Python Issue with ' b ' while importing cdv using load text from numpy

Question

Sorry I'm new so if this has been covered share the link because I couldn't find it.

I have a csv that shows as the following in a text viewer...

TeamCode,Name,ConferenceCode
5,Akron,875
8,Alabama,911
9,UAB,24312

I was trying to import it into a dictionary with the following

import numpy as np
key_value = np.loadtxt('team.csv', delimiter=",",skiprows = 1, dtype = 'str')
for i in key_value:
    print(i)  

mydict = { k:[v, z] for k,v,z in key_value}

Which returns

["b'5'" "b'Akron'" "b'875'"]
["b'8'" "b'Alabama'" "b'911'"]
["b'9'" "b'UAB'" "b'24312'"]

I don't know why I am getting the b's. If there is a better way of doing this let me know, but I'm trying to create dictionary from the csv and thought this should work. Since I am getting the b's things aren't working as planned using the dictionary.

New edit... I appreciate all the help, however does anyone know why I'm getting the b? It appears when importing the numpy module I get it, everything else is okay.

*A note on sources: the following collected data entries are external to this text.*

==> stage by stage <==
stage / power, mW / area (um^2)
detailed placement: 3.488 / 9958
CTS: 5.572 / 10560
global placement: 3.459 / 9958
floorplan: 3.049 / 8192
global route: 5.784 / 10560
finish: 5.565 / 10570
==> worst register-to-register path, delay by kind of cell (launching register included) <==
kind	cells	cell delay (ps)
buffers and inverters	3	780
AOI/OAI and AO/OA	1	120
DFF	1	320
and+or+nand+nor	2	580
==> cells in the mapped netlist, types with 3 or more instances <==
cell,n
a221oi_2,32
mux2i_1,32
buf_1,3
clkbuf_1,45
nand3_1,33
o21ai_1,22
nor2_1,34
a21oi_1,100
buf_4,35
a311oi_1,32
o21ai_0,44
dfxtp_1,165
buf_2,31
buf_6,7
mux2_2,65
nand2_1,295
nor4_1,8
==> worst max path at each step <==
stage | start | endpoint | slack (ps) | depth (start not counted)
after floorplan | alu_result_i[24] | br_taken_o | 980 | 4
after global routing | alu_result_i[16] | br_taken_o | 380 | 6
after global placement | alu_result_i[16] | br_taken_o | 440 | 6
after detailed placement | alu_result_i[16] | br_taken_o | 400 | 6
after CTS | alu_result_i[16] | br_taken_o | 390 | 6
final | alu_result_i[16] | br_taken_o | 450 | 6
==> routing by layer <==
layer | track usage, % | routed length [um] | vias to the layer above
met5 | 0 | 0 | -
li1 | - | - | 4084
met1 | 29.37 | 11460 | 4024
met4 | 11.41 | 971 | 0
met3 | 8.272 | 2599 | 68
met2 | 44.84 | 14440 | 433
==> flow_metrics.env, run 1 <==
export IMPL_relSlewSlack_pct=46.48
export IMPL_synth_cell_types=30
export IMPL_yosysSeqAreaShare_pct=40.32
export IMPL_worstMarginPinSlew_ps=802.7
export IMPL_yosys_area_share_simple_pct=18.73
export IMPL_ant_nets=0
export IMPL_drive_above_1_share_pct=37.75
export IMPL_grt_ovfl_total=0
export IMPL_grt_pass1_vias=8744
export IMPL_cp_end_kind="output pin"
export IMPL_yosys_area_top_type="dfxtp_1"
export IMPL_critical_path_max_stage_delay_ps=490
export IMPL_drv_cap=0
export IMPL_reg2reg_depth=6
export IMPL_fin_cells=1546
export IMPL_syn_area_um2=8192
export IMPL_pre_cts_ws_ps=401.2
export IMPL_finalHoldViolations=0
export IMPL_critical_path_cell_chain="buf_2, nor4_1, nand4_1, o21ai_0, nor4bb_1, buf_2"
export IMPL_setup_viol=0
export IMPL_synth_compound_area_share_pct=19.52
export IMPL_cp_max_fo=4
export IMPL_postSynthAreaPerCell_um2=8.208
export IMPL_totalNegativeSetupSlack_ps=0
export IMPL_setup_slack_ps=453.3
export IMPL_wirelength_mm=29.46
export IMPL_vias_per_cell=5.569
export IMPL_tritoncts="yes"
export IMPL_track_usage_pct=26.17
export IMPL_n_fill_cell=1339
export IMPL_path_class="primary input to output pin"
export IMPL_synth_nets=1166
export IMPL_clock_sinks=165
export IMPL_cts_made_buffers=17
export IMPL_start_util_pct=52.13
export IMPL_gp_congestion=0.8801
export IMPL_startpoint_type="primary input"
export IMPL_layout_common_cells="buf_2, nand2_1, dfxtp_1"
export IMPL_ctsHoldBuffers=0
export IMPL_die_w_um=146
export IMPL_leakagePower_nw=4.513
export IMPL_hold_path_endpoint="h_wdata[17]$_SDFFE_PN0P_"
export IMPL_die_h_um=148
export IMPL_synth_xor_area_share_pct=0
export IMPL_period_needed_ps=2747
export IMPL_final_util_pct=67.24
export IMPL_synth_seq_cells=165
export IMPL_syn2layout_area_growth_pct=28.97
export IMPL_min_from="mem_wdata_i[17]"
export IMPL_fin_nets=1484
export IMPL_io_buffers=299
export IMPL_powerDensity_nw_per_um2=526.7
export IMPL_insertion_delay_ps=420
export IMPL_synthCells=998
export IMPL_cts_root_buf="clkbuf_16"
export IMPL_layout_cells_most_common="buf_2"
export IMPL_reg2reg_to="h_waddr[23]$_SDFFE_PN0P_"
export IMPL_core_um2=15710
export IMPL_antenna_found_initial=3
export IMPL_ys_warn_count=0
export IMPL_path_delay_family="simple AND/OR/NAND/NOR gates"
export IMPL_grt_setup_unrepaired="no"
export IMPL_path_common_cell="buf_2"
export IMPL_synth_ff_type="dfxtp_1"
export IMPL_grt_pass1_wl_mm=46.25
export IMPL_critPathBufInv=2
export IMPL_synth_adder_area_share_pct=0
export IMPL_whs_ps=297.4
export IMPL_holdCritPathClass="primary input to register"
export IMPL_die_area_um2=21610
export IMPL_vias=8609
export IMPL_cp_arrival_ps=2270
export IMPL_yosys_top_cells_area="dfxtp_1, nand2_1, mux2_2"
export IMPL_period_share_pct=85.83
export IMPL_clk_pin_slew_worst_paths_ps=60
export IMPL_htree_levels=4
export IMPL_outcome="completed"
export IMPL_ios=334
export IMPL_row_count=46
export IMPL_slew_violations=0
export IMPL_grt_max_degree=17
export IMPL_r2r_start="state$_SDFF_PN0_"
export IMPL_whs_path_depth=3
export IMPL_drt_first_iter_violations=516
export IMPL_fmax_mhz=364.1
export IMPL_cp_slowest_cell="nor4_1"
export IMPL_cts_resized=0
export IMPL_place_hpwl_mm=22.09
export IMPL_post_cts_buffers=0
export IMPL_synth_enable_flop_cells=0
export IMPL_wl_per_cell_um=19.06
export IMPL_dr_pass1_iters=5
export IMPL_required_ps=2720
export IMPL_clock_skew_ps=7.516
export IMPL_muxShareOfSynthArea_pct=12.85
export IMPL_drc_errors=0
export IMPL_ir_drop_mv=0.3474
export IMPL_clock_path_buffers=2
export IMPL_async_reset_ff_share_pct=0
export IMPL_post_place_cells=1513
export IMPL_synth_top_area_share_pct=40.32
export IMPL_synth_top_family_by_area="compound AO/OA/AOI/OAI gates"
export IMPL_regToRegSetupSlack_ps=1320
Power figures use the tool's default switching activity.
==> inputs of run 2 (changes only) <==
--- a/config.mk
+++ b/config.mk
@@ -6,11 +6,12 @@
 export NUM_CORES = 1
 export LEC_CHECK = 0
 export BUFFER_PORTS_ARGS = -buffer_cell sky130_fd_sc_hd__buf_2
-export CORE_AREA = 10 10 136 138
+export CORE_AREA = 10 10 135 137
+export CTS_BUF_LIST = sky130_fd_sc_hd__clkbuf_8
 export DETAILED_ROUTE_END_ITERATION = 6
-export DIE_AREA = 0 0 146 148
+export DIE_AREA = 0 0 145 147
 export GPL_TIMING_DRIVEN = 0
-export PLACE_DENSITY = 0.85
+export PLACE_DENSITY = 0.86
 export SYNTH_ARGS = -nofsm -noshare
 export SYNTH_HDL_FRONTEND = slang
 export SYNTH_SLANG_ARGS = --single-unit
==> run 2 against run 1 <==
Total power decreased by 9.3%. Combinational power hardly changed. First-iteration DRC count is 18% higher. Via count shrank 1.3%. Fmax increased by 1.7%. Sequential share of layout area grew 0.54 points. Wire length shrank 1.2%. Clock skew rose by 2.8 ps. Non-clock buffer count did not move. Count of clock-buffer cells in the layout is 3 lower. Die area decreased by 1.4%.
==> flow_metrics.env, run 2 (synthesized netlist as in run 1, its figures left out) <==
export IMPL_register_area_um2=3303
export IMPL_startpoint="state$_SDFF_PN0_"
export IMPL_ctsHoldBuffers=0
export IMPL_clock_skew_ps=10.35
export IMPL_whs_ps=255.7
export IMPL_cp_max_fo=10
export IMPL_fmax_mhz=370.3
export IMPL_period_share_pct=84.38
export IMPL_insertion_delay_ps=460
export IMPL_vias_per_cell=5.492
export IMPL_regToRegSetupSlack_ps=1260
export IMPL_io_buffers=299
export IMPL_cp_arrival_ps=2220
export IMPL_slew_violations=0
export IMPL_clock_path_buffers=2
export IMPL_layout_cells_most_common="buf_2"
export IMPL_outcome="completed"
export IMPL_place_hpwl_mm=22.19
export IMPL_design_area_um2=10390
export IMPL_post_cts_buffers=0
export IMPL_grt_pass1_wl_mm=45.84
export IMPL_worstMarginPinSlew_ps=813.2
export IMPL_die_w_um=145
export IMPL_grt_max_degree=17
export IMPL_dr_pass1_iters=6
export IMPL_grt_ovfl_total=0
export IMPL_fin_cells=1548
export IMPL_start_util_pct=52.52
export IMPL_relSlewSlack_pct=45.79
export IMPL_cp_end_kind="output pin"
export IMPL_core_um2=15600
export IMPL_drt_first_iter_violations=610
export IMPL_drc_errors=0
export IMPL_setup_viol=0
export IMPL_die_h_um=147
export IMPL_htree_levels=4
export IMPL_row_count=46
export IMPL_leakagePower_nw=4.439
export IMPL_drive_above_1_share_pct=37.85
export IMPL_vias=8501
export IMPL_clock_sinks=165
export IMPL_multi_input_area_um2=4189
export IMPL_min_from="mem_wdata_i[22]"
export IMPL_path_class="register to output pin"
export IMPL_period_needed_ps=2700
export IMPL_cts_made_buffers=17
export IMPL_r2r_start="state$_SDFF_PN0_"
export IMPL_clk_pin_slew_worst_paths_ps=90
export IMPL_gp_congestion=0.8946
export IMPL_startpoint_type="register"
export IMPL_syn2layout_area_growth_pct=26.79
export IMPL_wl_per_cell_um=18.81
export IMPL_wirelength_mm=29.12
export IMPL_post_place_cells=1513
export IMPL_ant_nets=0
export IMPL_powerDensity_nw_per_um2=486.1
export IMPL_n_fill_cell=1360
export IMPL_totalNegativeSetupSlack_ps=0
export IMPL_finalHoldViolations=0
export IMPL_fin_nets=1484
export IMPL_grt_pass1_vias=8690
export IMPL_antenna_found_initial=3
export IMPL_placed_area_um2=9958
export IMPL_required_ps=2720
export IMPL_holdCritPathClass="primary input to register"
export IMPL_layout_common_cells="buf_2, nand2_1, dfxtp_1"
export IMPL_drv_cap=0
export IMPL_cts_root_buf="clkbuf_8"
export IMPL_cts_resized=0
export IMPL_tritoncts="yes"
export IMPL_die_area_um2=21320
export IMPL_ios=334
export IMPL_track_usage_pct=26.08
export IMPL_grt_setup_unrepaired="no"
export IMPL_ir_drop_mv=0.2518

I'm running on a mac, no reason that would cause it right?

how is the `b` effecting your code? – Padraic Cunningham Oct 06 '14 at 09:22 — Padraic Cunningham, Oct 06 '14 at 09:22
It makes it so the keys have the b in them. – ScriptPhoenix Oct 06 '14 at 10:22 — ScriptPhoenix, Oct 06 '14 at 10:22

burnpanck · Accepted Answer · 2014-10-06T23:39:05.617

This a bug in np.loadtxt, related to python 3's distinction between byte strings and text strings (see numpy issue #2715): It is processing the CSV as byte strings, while CSV should be considered text.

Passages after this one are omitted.